6.8 KiB
6.8 KiB
id, title, category, status, source_trust_level, verification_status, created_at, updated_at, tags, tech_stack, applied_in, aliases
| id | title | category | status | source_trust_level | verification_status | created_at | updated_at | tags | tech_stack | applied_in | aliases | ||||||||||||||||
|---|---|---|---|---|---|---|---|---|---|---|---|---|---|---|---|---|---|---|---|---|---|---|---|---|---|---|---|
| data-eng-schema-registry | Schema Registry — Avro / Protobuf / 호환성 | Coding | draft | B | conceptual | 2026-05-09 | 2026-05-09 |
|
|
|
Schema Registry
Streaming / messaging 의 schema 진화 관리. Producer = schema register, Consumer = schema fetch.
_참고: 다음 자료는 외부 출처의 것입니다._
--- src/rtl/digit_scan_ctrl.sv ---
// digit_scan_ctrl: multiplexed-display common scanner.
//
// Each digit owns a slot of PRESCALE clocks. The first BLANK_CYCLES of a slot are
// dead time (BLANK). The rest of the slot is DRIVE, where the common of the current
// digit is asserted if that digit is enabled. At each slot end the selection moves
// to the next enabled digit. Disabled digits are skipped entirely.
//
// Optional feature: define DIGIT_SCAN_DIMMING_EN to add the Bright port. Bright
// shortens the DRIVE window. With the macro undefined, the full window is always used.
//
// Parameters
//   NUM_DIGITS     number of commons (2..16)
//   PRESCALE       clocks per digit slot (2..65535)
//   BLANK_CYCLES   dead-time clocks at slot start (0..PRESCALE-1)
//   COM_ACTIVE_LOW 1: asserted common is driven 0, 0: asserted common is driven 1
//
// Ports
//   CLK        rising-edge clock
//   RST        asynchronous active-high reset
//   ScanEn     1 = scan runs, 0 = idle with all commons inactive
//   DigitMask  per-digit enable
//   Bright     brightness 0..15 (only with DIGIT_SCAN_DIMMING_EN)
//   ComOut     registered one-hot common drive
//   DigitSel   registered current digit index, for the segment mux
//   FrameTick  registered one-cycle pulse when the selection wraps

module digit_scan_ctrl #(
  parameter int unsigned NUM_DIGITS     = 8,
  parameter int unsigned PRESCALE       = 1000,
  parameter int unsigned BLANK_CYCLES   = 2,
  parameter int unsigned COM_ACTIVE_LOW = 1
) (
  input  logic                          CLK,
  input  logic                          RST,
  input  logic                          ScanEn,
  input  logic [NUM_DIGITS-1:0]         DigitMask,
`ifdef DIGIT_SCAN_DIMMING_EN
  input  logic [3:0]                    Bright,
`endif
  output logic [NUM_DIGITS-1:0]         ComOut,
  output logic [$clog2(NUM_DIGITS)-1:0] DigitSel,
  output logic                          FrameTick
);

  localparam int unsigned SEL_W = $clog2(NUM_DIGITS);
  localparam int unsigned CNT_W = $clog2(PRESCALE);

  localparam logic [CNT_W-1:0]      CNT_LAST  = CNT_W'(PRESCALE - 1);
  localparam logic [CNT_W-1:0]      CNT_BLANK = CNT_W'(BLANK_CYCLES);
  localparam logic [NUM_DIGITS-1:0] COM_OFF   = (COM_ACTIVE_LOW != 0) ? '1 : '0;

  typedef enum logic [1:0] {
    S_IDLE  = 2'd0,
    S_BLANK = 2'd1,
    S_DRIVE = 2'd2
  } state_t;

  state_t           state_q, state_d;
  logic [CNT_W-1:0] cnt_q, cnt_d;
  logic [SEL_W-1:0] sel_d;
  logic             tick_d;
  logic             slot_start;
  logic [NUM_DIGITS-1:0] com_d;

  logic             adv_found, start_found;
  logic [SEL_W-1:0] adv_idx, start_idx;
  logic             in_window;

  // Index base+off reduced modulo NUM_DIGITS (off never exceeds NUM_DIGITS).
  function automatic logic [SEL_W-1:0] wrap_idx(input logic [SEL_W-1:0] base,
                                                input int unsigned     off);
    int unsigned t;
    t = 32'(base) + off;
    if (t >= NUM_DIGITS) t = t - NUM_DIGITS;
    return SEL_W'(t);
  endfunction

  // Candidate digits. adv_idx is the next enabled digit strictly after DigitSel,
  // or DigitSel itself when it is the only enabled digit. start_idx is the first
  // enabled digit at or after DigitSel. The loops run downward so the nearest
  // candidate is the one that sticks.
  always_comb begin
    adv_found   = 1'b0;
    adv_idx     = DigitSel;
    start_found = 1'b0;
    start_idx   = DigitSel;
    for (int k = int'(NUM_DIGITS); k >= 1; k--) begin
      if (DigitMask[wrap_idx(DigitSel, unsigned'(k))]) begin
        adv_found = 1'b1;
        adv_idx   = wrap_idx(DigitSel, unsigned'(k));
      end
    end
    for (int k = int'(NUM_DIGITS) - 1; k >= 0; k--) begin
      if (DigitMask[wrap_idx(DigitSel, unsigned'(k))]) begin
        start_found = 1'b1;
        start_idx   = wrap_idx(DigitSel, unsigned'(k));
      end
    end
  end

  // Next state, slot counter, selection and frame pulse.
  // BLANK and DRIVE follow directly from the next count value. With
  // BLANK_CYCLES=0, a slot is therefore DRIVE from its first cycle.
  always_comb begin
    state_d    = state_q;
    cnt_d      = '0;
    sel_d      = DigitSel;
    tick_d     = 1'b0;
    slot_start = 1'b0;
    if (!ScanEn) begin
      state_d = S_IDLE;
    end else begin
      case (state_q)
        S_IDLE: begin
          slot_start = 1'b1;
          if (start_found) sel_d = start_idx;
        end
        S_BLANK, S_DRIVE: begin
          if (cnt_q == CNT_LAST) begin
            slot_start = 1'b1;
            if (adv_found) begin
              sel_d  = adv_idx;
              tick_d = (adv_idx <= DigitSel);
            end
          end else begin
            cnt_d = cnt_q + CNT_W'(1);
          end
        end
        default: ;
      endcase
      state_d = (cnt_d < CNT_BLANK) ? S_BLANK : S_DRIVE;
    end
  end

`ifdef DIGIT_SCAN_DIMMING_EN
  logic [3:0]  bright_q;
  logic [3:0]  bright_use;
  int unsigned win_lim;

  // Brightness is latched at slot start. The value on the port is used directly
  // on that first cycle, so a slot with no blank time gets the new level at once.
  always_comb begin
    bright_use = slot_start ? Bright : bright_q;
    win_lim    = BLANK_CYCLES +
                 (((PRESCALE - BLANK_CYCLES) * (32'(bright_use) + 32'd1)) >> 4);
    in_window  = (32'(cnt_d) < win_lim);
  end

  always_ff @(posedge CLK or posedge RST) begin
    if (RST)             bright_q <= 4'd0;
    else if (slot_start) bright_q <= Bright;
  end
`else
  assign in_window = 1'b1;
`endif

  // Common drive. At most one bit is ever set. It is gated by the live mask
  // bit, so clearing the current digit drops its common on the next edge.
  always_comb begin
    com_d = COM_OFF;
    if ((state_d == S_DRIVE) && DigitMask[sel_d] && in_window)
      com_d = COM_OFF ^ (NUM_DIGITS'(1) << sel_d);
  end

  // State register and registered outputs.
  always_ff @(posedge CLK or posedge RST) begin
    if (RST) begin
      state_q   <= S_IDLE;
      cnt_q     <= '0;
      DigitSel  <= '0;
      FrameTick <= 1'b0;
      ComOut    <= COM_OFF;
    end else begin
      state_q   <= state_d;
      cnt_q     <= cnt_d;
      DigitSel  <= sel_d;
      FrameTick <= tick_d;
      ComOut    <= com_d;
    end
  end

endmodule

--- config.mk ---
export PLATFORM = sky130hd
export DESIGN_NAME = digit_scan_ctrl
export DESIGN_NICKNAME = d
export VERILOG_FILES = /design/src/rtl/digit_scan_ctrl.sv
export SDC_FILE = /design/constraint.sdc
export NUM_CORES = 1
export LEC_CHECK = 0
export CAP_MARGIN = 20
export CORE_MARGIN = 3
export CORE_UTILIZATION = 58
export CTS_CLUSTER_DIAMETER = 200
export CTS_CLUSTER_SIZE = 14
export DETAILED_ROUTE_END_ITERATION = 12
export GPL_TIMING_DRIVEN = 0
export PLACE_DENSITY = 0.78
export SLEW_MARGIN = 10
export SYNTH_ARGS = -nofsm -noshare
export SYNTH_HDL_FRONTEND = slang
export SYNTH_SLANG_ARGS = --single-unit
--- constraint.sdc ---
create_clock -name CLK -period 4.6 [get_ports CLK]
set_input_delay 0.69 -clock CLK [delete_from_list [all_inputs] [get_ports CLK]]
set_output_delay 0.69 -clock CLK [all_outputs]
set_load 0.005 [all_outputs]
# Word level (Yosys, flattened, before mapping)
# Index checks and enable logic that the tools add are counted.
# totals
latch_bits	0
memories	0
output_inout_bits	12
mem_bits_ro	0
ram_bits	0
register_bits	24
# op_classes
n_reduce_logical	3
eq_ne	4
n_addsub	18
n_bitwise	1
shift	1
n_div	0
multipliers	0
n_lt_le_gt_ge	21
mux	77
# op_table
cell	n
$mux 3	29
$lt 3x4->1 const B	10
$mux 10	4
$bmux 1 s3	10
$mux 1	30
$ge 4x4->1 const B	7
$sub 3x1->3 const B	9
$add 3x3->4 const B	4
$add 10x1->10 const B	1
$eq 10x10->1 const B	1
$lt 10x2->1 const B	1
$add 3x2->4 const B	2
$mux 8	1
$not 8->8	1
$shl 1x3->8 const A	1
$pmux 3 s2	1
$add 3x4->5 const B	1
$ge 5x4->1 const B	1
$add 3x1->4 const B	1
$eq 2x2->1 const B	2
$ge 3x4->1 const B	1
$mux 2	2
$le 3x3->1	1
$eq 2x1->1 const B	1
other kinds (3)	3

# Logic depth before layout (Yosys ltp)
# depth
word_depth	21
mapped_depth	16
mapped_depth_nobuf	13

# Worst setup path before layout
# No wires, ideal clock.
# synth_timing
path_kind	register -> register
start	register DigitSel[1]
end	register ComOut[4]
n_path_buf	3
path_slack_ns	0.967
period_less_slack_ns	3.633
path_stages_with_launch	14
arrival_time_ns	3.539
required_ns	4.506
path_cell_list	dfrtp_1 > buf_6 > inv_1 > clkbuf_1 > ha_1 > buf_4 > mux2i_1 > mux4_2 > o2111a_1 > o21a_1 > o311a_1 > a211oi_4 > inv_2 > or4b_1
# synth_between
elab_chain_cells	21
elab_cells_between_ends	96
classes_between	17 x add/sub; 9 x order compare; 1 x shift; 67 x mux; 1 x bitwise; 1 x reduce/logical
# synth_rtl
element	line_no	text
start, declared	41	output logic [$clog2(NUM_DIGITS)-1:0] DigitSel,
start signal, assigned	176	DigitSel <= sel_d;
$add 3x4->5	73	t = 32'(base) + off;
$ge 5x4->1 or $sub 3x1->3 (tied branches)	74	if (t >= NUM_DIGITS) t = t - NUM_DIGITS;
$mux 3	74	
$bmux 1 s3	88	if (DigitMask[wrap_idx(DigitSel, unsigned'(k))]) begin
$mux 1 (implied by the code)	88	
$mux 3 or $mux 1 (tied branches) (8 in a row)	88	
$mux 3	121	if (adv_found) begin
$mux 3	119	if (cnt_q == CNT_LAST) begin
$pmux 3 s2 *	113	case (state_q)
$mux 3 *	110	if (!ScanEn) begin
via sel_d[0]	60	logic [SEL_W-1:0] sel_d;
$bmux 1 s3	161	if ((state_d == S_DRIVE) && DigitMask[sel_d] && in_window)
$mux 1 (implied by the code)	161	
$logic_and 1x1->1	161	
$mux 8 *	161	
via com_d[4]	63	logic [NUM_DIGITS-1:0] com_d;
end signal, assigned	178	ComOut <= com_d;
end, declared	40	output logic [NUM_DIGITS-1:0] ComOut,
# Mark *: on every way through the listed nets, which the timed path passes. The rest lies on a longest branch. The select of a mux whose other input is x is not followed.

# Worst setup path after layout
# layout_timing
start	register DigitSel[1]
end	register FrameTick
# layout_between
elab_chain_cells	18
elab_cells_between_ends	69
classes_between	16 x add/sub; 9 x order compare; 44 x mux
# layout_rtl
element	line_no	text
$add 3x4->5	73	
$ge 5x4->1 or $sub 3x1->3 (tied branches)	74	
$mux 3	74	
$bmux 1 s3	88	
$mux 1 (implied by the code)	88	
$mux 3 (8 in a row)	88	
$le 3x3->1	123	tick_d = (adv_idx <= DigitSel);
$mux 1 *	121	
$mux 1 *	119	
$mux 1 *	113	
$mux 1 *	110	
via tick_d	61	logic tick_d;
end signal, assigned	177	FrameTick <= tick_d;
end, declared	42	output logic FrameTick
# Marked as above.

==> impl_metrics.tcl <==
set metrics [dict create \
    leakagePower_nw 1.08 \
    dieHeight_um 68.5 \
    vias_per_cell 6.31 \
    post-route-util 0.703 \
    grt_use_total 0.246 \
    ctsHoldBuffers 0 \
    drtIter0Drc 151 \
    regToRegStartpoint "DigitSel[1]" \
    p_int_uw 951 \
    wirelength_um 5270 \
    synthDistinctLibCells 59 \
    min_path_type "register to register" \
    endpoint_kind "register" \
    min_period_ps 4290 \
    clock_power_share 0.103 \
    async_flop_share 1.00 \
    antenna_found_initial 0 \
    numCtsBuffers 3 \
    maxSlewViolCount 0 \
    hold_start "cnt_q[0]" \
    syn_nets 256 \
    synth_edf_count 0 \
    arrival_ps 4430 \
    powerDensity_nw_per_um2 684 \
    grt_pass1_wl_um 8690 \
    switching_share 0.468 \
    die_x_um 68.5 \
    syn_to_final_growth_pct 15.5 \
    hold_viol 0 \
    ios 23 \
    net-switching-power_uw 836 \
    grt_max_degree 25 \
    p_comb_frac 0.753 \
    post_drt_wl_per_cell_um 16.9 \
    relSlewSlack 0.426 \
    syn_area_per_cell_sq_um 9.55 \
    diodes 0 \
    drcViolationCount 0 \
    skew_ps 2.97 \
    syn-instance-count 237 \
    cts_tree "yes" \
    synthesis.area_sq_um 2260 \
    status "completed" \
    hpwl_um 3970 \
    seqPwrFrac 0.144 \
    grt_pass1_vias 1778 \
    yosysWarnings 0 \
    rrSetupSlack_ps 310 \
    synthFlopType "dfrtp_1" \
    critPathKind "register to register" \
    initial_utilization 0.609 \
    grt_overflow_total 0 \
    die_area_sq_um 4690 \
    setup_viol 0 \
    cp.required_ps 4740 \
    critPathLaunchType "register" \
    clockBufferDepth 2 \
    core_region_area_sq_um 3720 \
    vias 1961 \
    layout-drive-gt1-share 0.175 \
    io_buffers 22 \
    tns_ps 0 \
    ant_nets 0 \
    finalCritPeriodShare 0.932 \
    final_common_cell "clkdlybuf4s50_1" \
    cts.sinks 24 \
    crit_path_start "DigitSel[1]" \
    rsz0062_at_grt "false" \
    gp_congestion 0.871 \
    fmax_mhz 233 \
    critPathMaxFanout 11 \
    final_cell_mix "clkdlybuf4s50_1 (22), dfrtp_1 (16), nand2_1 (15)" \
    max-cap-violations 0 \
    drt_first_pass_iters 4 \
    htreeDepth 1 \
    ys_ff_latch 24 \
    rows 22 \
    layout.nets 283 \
    post_cts_resize_count 0 \
    yosysSeqAreaShare 0.270 \
    worstMarginPinSlew_ps 861 \
    clkTransAtPathRegs_ps 90 \
    ir_drop_mv 0.407 \
    root_buffer "clkbuf_8" \
    clkLatencyLatePin_ps 270 \
    postCtsSetupRepairBufs 0 \
]
metrics by stage:
stage / hold WS (ps) / area, sq um / total power, mW / cells / worst slack [ps]
final: 460 / 2610 / 1.79 / 311 / 312
after global placement: 440 / 2540 / 1.55 / 307 / 483
after global routing: 487 / 2610 / 1.94 / 311 / 50.6
after floorplan: 424 / 2260 / 1.32 / 237 / 967
after detailed placement: 451 / 2540 / 1.57 / 307 / 355
after CTS: 463 / 2610 / 1.77 / 311 / 326
power groups by stage:
stage | logic (mW) | registers, mW | clock network [mW]
after floorplan | 1.06 | 0.256 | 0
after global placement | 1.29 | 0.260 | 0
after detailed placement | 1.31 | 0.260 | 0
after CTS | 1.33 | 0.257 | 0.187
after global routing | 1.48 | 0.262 | 0.198
final | 1.35 | 0.257 | 0.185
critical path, cell delays in order, from the launching register on:
cell,delay (ps)
dfrtp_1,420
buf_6,160
inv_1,70
clkbuf_1,420
ha_1,400
buf_4,210
mux2i_1,130
mux4_2,530
or3_1,330
a31oi_1,170
o311ai_2,130
a31oi_1,280
ha_1,300
a21o_1,160
a21oi_1,130
a31oi_1,50
nor4_1,270
synthesized netlist by cell type (all sizes together) (7+ instances only):
library cell	count	area [sq um]
nor4	8	62.6
mux4	11	248
mux2i	10	113
inv	16	60.1
o21ai	7	35.0
nor2	14	52.6
a21oi	11	55.1
dfstp	8	210
nor3	10	50.1
nand2	15	56.3
ha	8	100
dfrtp	16	400
nor2b	7	43.8
layout make-up:
class                   instances  area (sq um)
repair buffers                 22           220
flip-flops and latches         24           611
multi-input cells             186          1520
fillers                       314          1100
clock buffers                   3          41.3
plain buffers                  11          68.8
clock inverters                 1          30.0
well taps                      48          60.1
inverters                      16          60.1
flip-flops by register name, indices dropped and copies added (netlist names):
name,count
cnt_q,10
FrameTick,1
DigitSel,3
state_q,2
ComOut,8
worst paths after layout:
path,to,depth (start not counted)
worst min register to register,cnt_q[0],1
worst max-delay path,FrameTick,16
worst min-delay path,cnt_q[0],1
worst max register to register,FrameTick,16
min in group asynchronous,DigitSel[2],2
max in group asynchronous,state_q[1],2
cell families after synthesis:
| group | count (synthesis) | synth area share |
|---|---|---|
| simple gates | 87 | 0.220 |
| compound gates | 52 | 0.169 |
| buf+inv | 27 | 0.0570 |
| mux | 27 | 0.191 |
| flops | 24 | 0.270 |
| xor+xnor | 12 | 0.0498 |
| fa+ha+maj | 8 | 0.0442 |
layer usage:
layer  vias to the layer above  track usage  part of all wire
met4                         0       0.0298            0.0032
met1                       929        0.355              0.44
met3                         4       0.0558             0.074
li1                        957            -                 -
met5                         -            0                 0
met2                        71        0.387              0.48
No activity file was read; power rests on OpenSTA's default activity.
Confluent Schema Registry, Apicurio. Avro / Protobuf / JSON Schema.
📖 핵심 개념
- Schema: 메시지 format.
- Subject: schema 의 namespace.
- Version: 진화 단계.
- Compatibility: 옛 / 새 호환.
💻 코드 패턴
Avro schema
{
"type": "record",
"name": "Order",
"namespace": "com.acme.events",
"fields": [
{ "name": "id", "type": "string" },
{ "name": "user_id", "type": "string" },
{ "name": "amount", "type": { "type": "bytes", "logicalType": "decimal", "precision": 10, "scale": 2 } },
{ "name": "created_at", "type": { "type": "long", "logicalType": "timestamp-millis" } }
]
}
등록
curl -X POST -H "Content-Type: application/vnd.schemaregistry.v1+json" \
--data '{"schema": "..."}' \
http://schema-registry:8081/subjects/orders-value/versions
Producer (KafkaJS + Avro)
import { SchemaRegistry, SchemaType } from '@kafkajs/confluent-schema-registry';
import { Kafka } from 'kafkajs';
const registry = new SchemaRegistry({ host: 'http://schema-registry:8081' });
const schema = `
{
"type": "record",
"name": "Order",
"fields": [...]
}`;
const { id } = await registry.register({ type: SchemaType.AVRO, schema });
const kafka = new Kafka({ brokers: ['kafka:9092'] });
const producer = kafka.producer();
await producer.connect();
const message = await registry.encode(id, { id: '...', user_id: '...', amount: '99.50', created_at: Date.now() });
await producer.send({ topic: 'orders', messages: [{ key: id, value: message }] });
Consumer
const consumer = kafka.consumer({ groupId: 'orders-processor' });
await consumer.subscribe({ topic: 'orders' });
await consumer.run({
eachMessage: async ({ message }) => {
const decoded = await registry.decode(message.value!);
console.log(decoded); // typed object
},
});
Protobuf
syntax = "proto3";
package com.acme.events;
message Order {
string id = 1;
string user_id = 2;
double amount = 3;
google.protobuf.Timestamp created_at = 4;
}
# Code generation
buf generate
# 또는 protoc
const { id } = await registry.register({ type: SchemaType.PROTOBUF, schema: protoSchema });
JSON Schema
{
"$schema": "http://json-schema.org/draft-07/schema#",
"title": "Order",
"type": "object",
"required": ["id", "user_id", "amount", "created_at"],
"properties": {
"id": { "type": "string", "format": "uuid" },
"user_id": { "type": "string" },
"amount": { "type": "string", "pattern": "^\\d+\\.\\d{2}$" },
"created_at": { "type": "integer" }
}
}
Compatibility 정책
BACKWARD: 새 schema 가 옛 데이터 read 가능 (consumer first 업그레이드)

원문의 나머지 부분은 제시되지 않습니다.